This is the 25th anniversary season of Pitino’s Final Four Providence team, the Cinderella squad that ushered Pitino into the big time. Pitino noted that his current squad reminds him of that Friars team in that it is humble and hungry. These Cardinals remind him of Dieng.

“I saw Kim Bohuny from the NBA office, she goes over [to Africa] a lot,” Pitino said. “I said, ‘Kim, can you get me any more Africans?’ I don’t care. Congo, Senegal, wherever it is, I’ll go.

“I love Gorgui so much. Because we’re not a humble society, athletes today. The Africans are so humble and so hungry.”

Having coached in Lexington and now outside it in the state of Kentucky, Pitino understands humble. In its own bluegrass-and-buckets backyard, Louisville plays second fiddle. The Cardinals will forever finish behind Wildcats in the hearts of natives and this season, with the runaway success of Murray State, Pitino’s squad was third.

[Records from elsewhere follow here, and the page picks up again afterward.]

`src/rtl/amd_pkg.sv`:
```
package amd_pkg;
  localparam int AW         = 16;
  localparam int DW         = 8;
  localparam int NUM_BANKS  = 2;
  localparam int BANK_SPAN  = 128;
  localparam int BANK_SHIFT = $clog2(BANK_SPAN);
  localparam int BIX_W      = (NUM_BANKS > 1) ? $clog2(NUM_BANKS) : 1;

  localparam logic [AW-1:0] PERIPH_HI = 16'h003F;
  localparam logic [AW-1:0] ZP_LO     = 16'h0080;
  localparam logic [AW-1:0] ZP_HI     = 16'h00FF;
  localparam logic [AW-1:0] GAP_LO    = 16'h0100;
  localparam logic [AW-1:0] GAP_HI    = 16'h017F;
  localparam logic [AW-1:0] UP_LO     = 16'h0180;
  localparam logic [AW-1:0] UP_HI     = 16'h01FF;
  localparam logic [AW-1:0] BANK_LO   = 16'h0200;
  localparam logic [AW-1:0] BANK_HI   = AW'(int'(BANK_LO) + NUM_BANKS * BANK_SPAN - 1);
  localparam logic [AW-1:0] CFG_ADDR  = 16'h0FFF;
  localparam logic [AW-1:0] FLASH_LO  = 16'h8000;

  typedef enum logic [2:0] {
    RG_PERIPH, RG_ZP, RG_GAP, RG_UP, RG_BANK, RG_CFG, RG_FLASH, RG_ILLEGAL
  } region_e;

  function automatic logic in_span(input logic [AW-1:0] a,
                                   input logic [AW-1:0] lo,
                                   input logic [AW-1:0] hi);
    return (a >= lo) && (a <= hi);
  endfunction

  function automatic region_e classify(input logic [AW-1:0] a);
    if (a >= FLASH_LO)                return RG_FLASH;
    if (a == CFG_ADDR)                return RG_CFG;
    if (a <= PERIPH_HI)               return RG_PERIPH;
    if (in_span(a, ZP_LO, ZP_HI))     return RG_ZP;
    if (in_span(a, GAP_LO, GAP_HI))   return RG_GAP;
    if (in_span(a, UP_LO, UP_HI))     return RG_UP;
    if (in_span(a, BANK_LO, BANK_HI)) return RG_BANK;
    return RG_ILLEGAL;
  endfunction

  function automatic logic [BIX_W-1:0] bank_index(input logic [AW-1:0] a);
    logic [AW-1:0] off;
    off = a - BANK_LO;
    return BIX_W'(off >> BANK_SHIFT);
  endfunction
endpackage

```
`src/rtl/amd_classify.sv`:
```
module amd_classify
  import amd_pkg::*;
(
  input  logic [AW-1:0]    addr,
  output region_e          region,
  output logic [BIX_W-1:0] bank_idx
);
  always_comb begin
    region   = classify(addr);
    bank_idx = bank_index(addr);
  end
endmodule

```
`src/rtl/amd_cfg_reg.sv`:
```
module amd_cfg_reg
  import amd_pkg::*;
(
  input  logic                 clk,
  input  logic                 rst_n,
  input  logic                 wr_en,
  input  logic [DW-1:0]        wdata,
  output logic [NUM_BANKS-1:0] bank_off,
  output logic [DW-1:0]        rd_value
);
  for (genvar b = 0; b < NUM_BANKS; b++) begin : g_bank_bit
    always_ff @(posedge clk or negedge rst_n) begin
      if (!rst_n)     bank_off[b] <= 1'b0;
      else if (wr_en) bank_off[b] <= wdata[b];
    end
  end

  assign rd_value = DW'(bank_off);

  // the bank bits move only on a qualified config write
  assert_cfg_hold_R6: assert property (@(posedge clk) disable iff (!rst_n)
    !wr_en |=> $stable(bank_off));
endmodule

```
`src/rtl/amd_select.sv`:
```
module amd_select
  import amd_pkg::*;
(
  input  logic                 clk,
  input  logic                 rst_n,
  input  logic                 valid,
  input  region_e              region,
  input  logic [BIX_W-1:0]     bank_idx,
  input  logic [NUM_BANKS-1:0] bank_off,
  input  logic [DW-1:0]        cfg_value,
  output logic                 sel_periph,
  output logic                 sel_ram_zp,
  output logic                 sel_ram_up,
  output logic                 sel_cfg,
  output logic                 sel_flash,
  output logic                 local_rd_en,
  output logic [DW-1:0]        local_rdata,
  output logic                 illegal_access
);
  logic bank_is_off;
  assign bank_is_off = bank_off[bank_idx];

  always_comb begin
    sel_periph     = 1'b0;
    sel_ram_zp     = 1'b0;
    sel_ram_up     = 1'b0;
    sel_cfg        = 1'b0;
    sel_flash      = 1'b0;
    local_rd_en    = 1'b0;
    local_rdata    = '0;
    illegal_access = 1'b0;
    if (valid) begin
      unique case (region)
        RG_PERIPH:  sel_periph = 1'b1;
        RG_ZP:      sel_ram_zp = 1'b1;
        RG_GAP:     local_rd_en = 1'b1;
        RG_UP:      sel_ram_up = 1'b1;
        RG_BANK: begin
          if (bank_is_off) local_rd_en = 1'b1;
          else             sel_ram_up  = 1'b1;
        end
        RG_CFG: begin
          sel_cfg     = 1'b1;
          local_rd_en = 1'b1;
          local_rdata = cfg_value;
        end
        RG_FLASH:   sel_flash = 1'b1;
        default:    illegal_access = 1'b1;
      endcase
    end
  end

  // never two targets at once
  assert_one_target_R11: assert property (@(posedge clk) disable iff (!rst_n)
    $onehot0({sel_periph, sel_ram_zp, sel_ram_up, sel_cfg, sel_flash}));

  // no flag without the strobe
  assert_flag_needs_strobe_R10: assert property (@(posedge clk) disable iff (!rst_n)
    illegal_access |-> valid);
endmodule

```
`src/rtl/addr_space_decoder.sv`:
```
module addr_space_decoder
  import amd_pkg::*;
(
  input  logic          clk,
  input  logic          rst_n,
  input  logic          bus_valid,
  input  logic [15:0]   bus_addr,
  input  logic          bus_we,
  input  logic [7:0]    bus_wdata,
  output logic          sel_periph,
  output logic          sel_ram_zp,
  output logic          sel_ram_up,
  output logic          sel_cfg,
  output logic          sel_flash,
  output logic          local_rd_en,
  output logic [7:0]    local_rdata,
  output logic          illegal_access
);
  region_e              region;
  logic [BIX_W-1:0]     bank_idx;
  logic [NUM_BANKS-1:0] bank_off;
  logic [DW-1:0]        cfg_value;
  logic                 cfg_wr;

  amd_classify u_classify (
    .addr     (bus_addr),
    .region   (region),
    .bank_idx (bank_idx)
  );

  assign cfg_wr = bus_valid && bus_we && (region == RG_CFG);

  amd_cfg_reg u_cfg (
    .clk      (clk),
    .rst_n    (rst_n),
    .wr_en    (cfg_wr),
    .wdata    (bus_wdata),
    .bank_off (bank_off),
    .rd_value (cfg_value)
  );

  amd_select u_select (
    .clk            (clk),
    .rst_n          (rst_n),
    .valid          (bus_valid),
    .region         (region),
    .bank_idx       (bank_idx),
    .bank_off       (bank_off),
    .cfg_value      (cfg_value),
    .sel_periph     (sel_periph),
    .sel_ram_zp     (sel_ram_zp),
    .sel_ram_up     (sel_ram_up),
    .sel_cfg        (sel_cfg),
    .sel_flash      (sel_flash),
    .local_rd_en    (local_rd_en),
    .local_rdata    (local_rdata),
    .illegal_access (illegal_access)
  );

  // a switched-off bank is quiet, not flagged
  assert_off_bank_quiet_R4: assert property (@(posedge clk) disable iff (!rst_n)
    (bus_valid && region == RG_BANK && bank_off[bank_idx])
      |-> (!sel_ram_up && !illegal_access && local_rd_en && local_rdata == '0));
endmodule

```
`config.mk`:
```
export PLATFORM = sky130hd
export DESIGN_NAME = addr_space_decoder
export DESIGN_NICKNAME = d
export VERILOG_FILES = /design/src/rtl/amd_pkg.sv /design/src/rtl/amd_classify.sv /design/src/rtl/amd_cfg_reg.sv /design/src/rtl/amd_select.sv /design/src/rtl/addr_space_decoder.sv
export SDC_FILE = /design/constraint.sdc
export NUM_CORES = 1
export LEC_CHECK = 0
export BUFFER_PORTS_ARGS = -buffer_cell sky130_fd_sc_hd__buf_2
export CAP_MARGIN = 20
export CORE_UTILIZATION = 28
export DETAILED_ROUTE_END_ITERATION = 12
export HOLD_SLACK_MARGIN = 0.08
export PLACE_DENSITY = 0.76
export SLEW_MARGIN = 0
export SYNTH_ARGS = -nofsm -noshare
export SYNTH_HDL_FRONTEND = slang
export SYNTH_SLANG_ARGS = --single-unit
```
`constraint.sdc`:
```
create_clock -name clk -period 3.7 [get_ports clk]
set_clock_uncertainty 0.15 [all_clocks]
set_input_delay 1.11 -clock clk [delete_from_list [all_inputs] [get_ports clk]]
set_output_delay 1.11 -clock clk [all_outputs]
set_load 0.05 [all_outputs]
```
==> results of run 1 <==
## metrics by stage
stage	std cells	cell area (um^2)
3_5_place_dp	106	731
3_3_place_gp	106	731
6_report	111	876
2_1_floorplan	51	468
4_1_cts	110	842
5_1_grt	111	876
## final timing paths
path	start	endpoint	slack [ps]	cells after the start
max	bus_addr[12]	local_rd_en	-390	6
min	u_cfg.bank_off[0]$_DFFE_PN0P_	u_cfg.bank_off[0]$_DFFE_PN0P_	380	1
max reg2reg	u_cfg.bank_off[1]$_DFFE_PN0P_	u_cfg.bank_off[1]$_DFFE_PN0P_	2740	1
min reg2reg	u_cfg.bank_off[0]$_DFFE_PN0P_	u_cfg.bank_off[0]$_DFFE_PN0P_	380	1
max in group asynchronous	rst_n	u_cfg.bank_off[1]$_DFFE_PN0P_	2780	1
min in group asynchronous	rst_n	u_cfg.bank_off[0]$_DFFE_PN0P_	520	1
## area by class of cell
cell class	instances	area share (%)
Sequential cell	2	5.71
Inverter	3	1.29
Timing Repair Buffer	49	45.0
Clock buffer	3	2.57
Multi-Input combinational cell	40	43.4
Tap cell	14	2.00
## report_power, final
| part | internal [mW] | total [mW] | switching, mW |
|---|---|---|---|
| Combinational | 0.0261 | 0.0625 | 0.0363 |
| Sequential | 0.0224 | 0.0227 | 0.000298 |
| Clock | 0.0356 | 0.0468 | 0.0111 |
| Total | 0.0842 | 0.132 | 0.0477 |
## layout by cell type, fill, tap and decap left out, drive strengths merged, types with 2 or more instances in the layout
| master | synthesis | final |
|---|---|---|
| nand4 | 3 | 3 |
| clkbuf | 0 | 3 |
| nor3 | 2 | 2 |
| conb | 1 | 6 |
| and2 | 2 | 2 |
| inv | 3 | 3 |
| mux2 | 2 | 2 |
| buf | 6 | 49 |
| mux2i | 2 | 2 |
| dfrtp | 2 | 2 |
| or4 | 3 | 3 |
| nor3b | 2 | 2 |
| a21oi | 2 | 2 |
| nor2b | 2 | 2 |
| nand3 | 2 | 2 |
## synthesized netlist by cell type
master     instances  area share (%)
buf_4              6              12
inv_1              3             3.1
nand4_1            3             5.2
a21oi_1            2             2.7
and2_1             2             3.4
dfrtp_1            2              14
mux2_1             2             6.2
mux2i_1            2             5.5
nand3_1            2             2.7
nor2b_1            2             3.4
nor3_1             2             2.7
nor3b_1            2             4.1
or4_4              2             6.2
a211o_1            1             2.4
a21bo_2            1             2.7
a21o_2             1             2.4
a31o_2             1             2.4
a31oi_1            1             1.7
conb_1             1             1.0
nand2b_1           1             1.7
nor2_1             1             1.0
o2111ai_1          1             2.4
o2bb2ai_1          1             2.4
o31ai_1            1             2.1
o32ai_1            1             2.4
or3_1              1             1.7
or4_1              1             2.1
## routing by layer
layer / share of wire, % / vias to the layer above / global-route usage [%]
li1: - / 269 / -
met1: 35 / 262 / 18.4
met2: 61 / 13 / 43.6
met3: 1.9 / 2 / 3.49
met4: 1.7 / 0 / 16.1
met5: 0 / - / 0
## repair_timing
action,in CTS,in global routing
buffers inserted,1,1
gates resized for setup,23,6
pin swaps,5,3
endpoints found under the setup margin,9,9
## worst max-delay path, stage by stage
cell and delay [ps]:
buf_6 90, or4_4 550, or4_4 450, a21bo_4 230
mux2i_4 220, buf_6 170
## kinds of logic after synthesis
group,count (synthesis),synth area share (%)
flip-flops,2,13.7
other,1,1.03
AO/OA/AOI/OAI,11,23.7
AND/OR/NAND/NOR,19,34.4
buffers and inverters,9,15.5
multiplexers,4,11.7
==> impl_metrics.ini, run 1 <==
[status]
outcome = complete, but fails checks
failed_checks = setup timing

[cts]
cts_tree = yes
cts_buffers = 3
hold_buffers = 0
cts.clk_slew.worst_paths_ps = 30
clock_latency_ps = 220
clk_path_buf_depth = 2
clock_sinks = 2
htree_levels = 1
clockRootBuffer = clkbuf_4

[global_routing]
grt_first_pass_wirelength_mm = 2.15
grt_use_total_pct = 21.8
grt-ovfl-total = 0
grt_max_degree = 5
grt_pass1_vias = 575
antenna_found_initial = 0

[power_and_ir_drop]
total_power_mw = 0.132
p_leak_nw = 0.409
irDropWorstVdd_mv = 0.150
p_per_area_mw_per_mm2 = 151

[placement]
numPortBuffers = 30
dp_slack_ps = -490
place_congestion = 0.864
dpl.hpwl_mm = 1.08

[detailed_routing]
dr.pass1.iters = 3
routed_via_density = 4.92
detail-route-antenna-nets = 0
drc_errors = 0
vias = 546
routed_wirelength_mm = 1.33
first_iter_violations = 2
wl_per_cell_um = 12.0

[die]
fp.dieH_um = 38.1
rows = 12
ios = 43
start_util_pct = 31.5
coreArea_mm2 = 0.00116
die_w_um = 38.1
die-area_mm2 = 0.00145

[sta]
fin_crit_sh_pct = 110
setup_viol = 9
fmax_mhz = 245
fin_ws_ps = -385
hold_ws_ps = 378
hold_viol_final = 0
setup-tns-final_ps = -3010
rsz0062_at_grt = yes
drv_slew = 0
layout_min_cycle_time_ps = 4090

[layout]
largest_reg_flops = 2
nFillCells = 89
reg.largest.list = u_cfg.bank_off (2)
regMostFlops = u_cfg.bank_off
ff_latch_area_um2 = 50.0
area_growth_pct = 141
drive_gt1_share_pct = 70.1
antenna_cells = 0
nets = 127
fin_util_pct = 75.8
multi_input_area_um2 = 380

[worst_hold_path]
hold_path_class = flip-flop to flip-flop

[yosys]
synth_cell_types = 27
synthCells = 46
ys_warn_count = 0
ys_seq_area_share_pct = 13.7
ys_ff_latch = 2
syn_area_um2 = 364
avgSynthCellArea_um2 = 7.92

[setup_path]
critPathLaunchType = input pin
criticalPathCategory = input pin to primary output
cp.required_ps = 2440
arrival_ps = 2830
path_max_fanout = 4
end_kind = primary output

[flow_run]
drv_cap = 0
Note: power is estimated with default switching activity, not from simulation.
==> run 2: changes to the inputs <==
- BUFFER_PORTS_ARGS: -buffer_cell sky130_fd_sc_hd__buf_2 -> not set
- CORE_AREA: not set -> 2 2 39 41
- CORE_UTILIZATION: 28 -> not set
- DIE_AREA: not set -> 0 0 41 43
- DONT_BUFFER_PORTS: not set -> 1
- PLACE_DENSITY: 0.76 -> 0.45
- RECOVER_POWER: not set -> 50
- clock period: 3.7 -> 5.3 ns (I/O delays scaled with it)
==> impl_metrics.ini, run 2 (synthesis results as in run 1) <==
[layout]
nFillCells = 168
drive_gt1_share_pct = 40.7
area_growth_pct = 44.3
fin_cells = 75
layout_common_cells = conb_1, buf_4
largest_reg_flops = 2
antenna_cells = 0
reg.largest.list = u_cfg.bank_off (2)
nets = 89
regMostFlops = u_cfg.bank_off

[cts]
cts_tree = yes
postCtsResizedCells = 0
postCtsSetupBuffers = 0
clock_latency_ps = 220
cts.clk_slew.worst_paths_ps = 30
clk_path_buf_depth = 2
clockRootBuffer = clkbuf_4
hold_buffers = 0
cts_buffers = 3
htree_levels = 1
clock_sinks = 2

[detailed_routing]
routed_wirelength_um = 945
first_iter_violations = 1
drc_errors = 0
detail-route-antenna-nets = 0
dr.pass1.iters = 2
wl_per_cell_um = 12.6
vias = 392
routed_via_density = 5.23

[power_and_ir_drop]
p_leak_nw = 0.220
total_power_mw = 0.0734
p_per_area_mw_per_mm2 = 140
irDropWorstVdd_mv = 0.101

[global_routing]
grt_max_degree = 7
grt_pass1_vias = 375
grt_use_total_pct = 11.7
antenna_found_initial = 0
grt-ovfl-total = 0
grt_first_pass_wirelength_mm = 1.35

[setup_path]
path_buf_inv = 1
cp.depth = 5
critPathLaunchType = input pin
slowest_stage = or4_4
criticalPathCategory = input pin to primary output
max_stage_delay_ps = 600
r2r_slack_ps = 4360
reg2reg_depth = 1
arrival_ps = 3430
cp-startpoint = bus_addr[15]
cp_top_family = simple AND/OR/NAND/NOR gates
rr_startpoint = u_cfg.bank_off[1]$_DFFE_PN0P_
crit_path_cell_trace = or4_4 -> or4_4 -> a21bo_2 -> mux2i_2 -> buf_12
path_max_fanout = 4
end_kind = primary output
cp.required_ps = 3560
endpoint = local_rd_en
cp_common_cell = or4_4
r2r_end = u_cfg.bank_off[1]$_DFFE_PN0P_

[die]
die_w_um = 41
fp.dieH_um = 43
start_util_pct = 26.3
ios = 43
rows = 14
die-area_mm2 = 0.00176
coreArea_mm2 = 0.00138

[sta]
drv_slew = 0
relSlewSlack_pct = 61.0
worst_pin_slew_ps = 588
hold_viol_final = 0
rsz0062_at_grt = no
fin_crit_sh_pct = 97.5
fmax_mhz = 193
setup_viol = 0
layout_min_cycle_time_ps = 5170

[status]
outcome = complete, no violations

[worst_hold_path]
hold_path_class = flip-flop to flip-flop

[placement]
dp.cells = 72
place_congestion = 0.621
numPortBuffers = 0

[flow_run]
drv_cap = 0
## run 2: cell types whose count changed in the layout (fill, tap and decap cells not counted), moves of 2 or more
cell	before	now
buf_2	20	0
buf_6	11	0
buf_4	14	6
buf_8	3	0
and2_4	2	0
buf_12	1	3
## run 2: worst min path at each step
stage / start / end / slack, ps / depth (start not counted)
floorplan: u_cfg.bank_off[0]$_DFFE_PN0P_ / u_cfg.bank_off[0]$_DFFE_PN0P_ / 330 / 1
global placement: u_cfg.bank_off[0]$_DFFE_PN0P_ / u_cfg.bank_off[0]$_DFFE_PN0P_ / 360 / 1
detailed placement: u_cfg.bank_off[0]$_DFFE_PN0P_ / u_cfg.bank_off[0]$_DFFE_PN0P_ / 360 / 1
CTS: u_cfg.bank_off[0]$_DFFE_PN0P_ / u_cfg.bank_off[0]$_DFFE_PN0P_ / 370 / 1
global route: u_cfg.bank_off[0]$_DFFE_PN0P_ / u_cfg.bank_off[0]$_DFFE_PN0P_ / 380 / 1
finish: u_cfg.bank_off[0]$_DFFE_PN0P_ / u_cfg.bank_off[0]$_DFFE_PN0P_ / 360 / 1
## run 2: layout make-up
cell class	instances	area (um^2)	area share, %
timing repair buffer	11	114	21.7
clock buffer	3	22.5	4.29
sequential	2	50.0	9.52
tap	16	20.0	3.81
multi-input combinational	40	308	58.6
inverter	3	11.3	2.14
## run 2: through the flow
step	cell area, um^2	TNS, ps	utilization (%)	setup slack [ps]	hold slack, ps
final	526	0	38.0	131	361
after global routing	526	0	38.0	84.1	384
after global placement	509	0	36.8	123	363
after detailed placement	509	0	36.8	127	361
after floorplan	414	-57.1	-	-44.0	328
after CTS	532	0	38.4	126	368
## run 2: power by group
part	internal [mW]	switching [mW]	leakage, nW
clock network	0.0250	0.00884	0.0138
registers	0.0156	0.000143	0.0279
logic	0.00604	0.0177	0.178
total	0.0467	0.0267	0.220
## run 2: metal layers
metal  vias up  part of all wire [%]  track usage [%]
met5         -                     0                0
met4         0                     0             10.0
met3         0                   9.3             3.14
met2        26                    47             17.2
met1       175                    44             13.0
li1        191                     -                -
==> run 3: changes to the inputs <==
- PLACE_DENSITY: 0.45 -> 0.5
- SYNTH_HIERARCHICAL: not set -> 1
==> impl_metrics.ini, run 3 <==
[sta]
fmax_mhz = 196
hold_viol_final = 0
rsz0062_at_grt = no
setup_viol = 0
drv_slew = 0
layout_min_cycle_time_ps = 5100
setup-tns-final_ps = 0
fin_crit_sh_pct = 96.2

[die]
start_util_pct = 31.1
fp.dieH_um = 43
die-area_mm2 = 0.00176
rows = 14
die_w_um = 41
ios = 43
coreArea_mm2 = 0.00138

[yosys]
ys.flop_type = dfrtp_1
ys_warn_count = 6
synth_top_cell_by_area = buf_4
synthCells = 55
synth-edff-count = 0
ys_ff_latch = 2
yosys.area.top_type_share_pct = 15.7
yosysMostFrequentCell = buf_4
synth_cell_types = 25
async_flop_share_pct = 100
synth_commonest_cells = buf_4, and2_2, nor2_1
avgSynthCellArea_um2 = 7.83
synth_area_leaders = buf_4, and2_2, dfrtp_1
syn_area_um2 = 430
ys_seq_area_share_pct = 11.6

[global_routing]
antenna_found_initial = 0
grt_pass1_vias = 302
grt-ovfl-total = 0
grt_max_degree = 9
grt_first_pass_wirelength_mm = 1.22
grt_use_total_pct = 10.3

[placement]
dpl.hpwl_um = 754
numPortBuffers = 0
dp.cells = 75
place_congestion = 0.717

[detailed_routing]
routed_wirelength_um = 852
drc_errors = 0
detail-route-antenna-nets = 0
routed_via_density = 5.17
dr.pass1.iters = 3
first_iter_violations = 3
wl_per_cell_um = 10.9
vias = 403

[layout]
nets = 92
layout_common_cells = and2_2, buf_4, conb_1
fin_cells = 78
regMostFlops = u_cfg/bank_off
reg.largest.list = u_cfg/bank_off (2)
layout_commonest_cell = and2_2
antenna_cells = 0
area_growth_pct = 17.2
largest_reg_flops = 2
drive_gt1_share_pct = 43.5

[setup_path]
criticalPathCategory = input pin to primary output
arrival_ps = 3360
path_max_fanout = 7
critPathLaunchType = input pin
end_kind = primary output
cp.required_ps = 3560

[power_and_ir_drop]
p_leak_nw = 0.220
irDropWorstVdd_mv = 0.0510
p_per_area_mw_per_mm2 = 121

[cts]
hold_buffers = 0
cts_tree = yes
htree_levels = 1
clockRootBuffer = clkbuf_4
postCtsSetupBuffers = 0
cts_buffers = 3
clk_path_buf_depth = 2
postCtsResizedCells = 0
cts.clk_slew.worst_paths_ps = 30
clock_sinks = 2
clock_latency_ps = 220

[flow_run]
drv_cap = 0

[worst_hold_path]
hold_path_class = flip-flop to flip-flop

[status]
outcome = complete, no violations
## run 3: path summary, 6_finish.rpt
| path | to | start | slack, ps | cells after the start |
|---|---|---|---|---|
| max | local_rd_en | bus_addr[14] | 200 | 6 |
| min in group asynchronous | u_cfg/bank_off[0]$_DFFE_PN0P_ | rst_n | 920 | 0 |
| min reg2reg | u_cfg/bank_off[1]$_DFFE_PN0P_ | u_cfg/bank_off[1]$_DFFE_PN0P_ | 370 | 1 |
| max reg2reg | u_cfg/bank_off[0]$_DFFE_PN0P_ | u_cfg/bank_off[0]$_DFFE_PN0P_ | 4400 | 1 |
| min | u_cfg/bank_off[1]$_DFFE_PN0P_ | u_cfg/bank_off[1]$_DFFE_PN0P_ | 370 | 1 |
| max in group asynchronous | u_cfg/bank_off[1]$_DFFE_PN0P_ | rst_n | 4010 | 0 |
## run 3: routing by layer
layer | track usage, % | routed length (um) | share of wire [%]
met5 | 0 | 0 | 0
met4 | 4.00 | 0 | 0
met3 | 5.24 | 113 | 13
met2 | 14.4 | 430 | 50
met1 | 13.2 | 308 | 36
## run 3: kinds of logic (layout without fill, tap and decap cells)
kind of cell / count (synthesis) / in the layout / synth area share (%)
AOI/OAI and AO/OA: 5 / 5 / 8.43
buffers and inverters: 11 / 13 / 19.2
DFF: 2 / 2 / 11.6
muxes: 3 / 3 / 7.85
other: 1 / 6 / 0.871
and+or+nand+nor: 33 / 33 / 52.0
## run 3: stage by stage
step	cell area [um^2]	setup WS [ps]	hold slack, ps	total power, mW	util (%)
6_report	504	200	370	0.0612	36.4
3_3_place_gp	488	177	361	0.0289	35.3
5_1_grt	504	56.2	398	0.0652	36.4
2_1_floorplan	467	88.5	349	0.0303	-
3_5_place_dp	488	192	366	0.0289	35.3
4_1_cts	510	184	372	0.0636	36.9
## run 3: area by class of cell
cell class	instances	area [um^2]
Sequential cell	2	50.0
Inverter	1	3.75
Clock buffer	3	22.5
Multi-Input combinational cell	47	334
Fill cell	159	880
Timing Repair Buffer	9	73.8
Tap cell	16	20.0
## run 3: where the power goes
part	switching, mW	internal [mW]
registers	0.000230	0.0158
clock network	0.00781	0.0249
logic	0.00738	0.00505
## run 3: worst max-delay path, cell delays in order
cell and delay [ps]:
or4_4 520, nor3_1 260, a21oi_1 220, and4bb_1 250
a311o_1 350, buf_12 160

On the first Monday of March, both the Wildcats and Racers were ranked ahead of Louisville. Kentucky was ranked No. 1 while Murray State, at No. 11, was the only team in the country to win 30 games prior to the NCAA tournament. The Cardinals? Unranked. In a land where the order of finish is “win, place, show,” you might have thought of the ’ville as “also ran.”

Then tournament season began. Louisville, a No. 7 seed in the Big East tournament, won four games in as many days despite shooting below 40 percent in three of them. But that’s Louisville under Pitino. The Cardinals create chaos and most opponents, including No. 1-seeded Michigan State, wither.

“You know what our press does a lot of times?” Pitino said. “It just wears people out.”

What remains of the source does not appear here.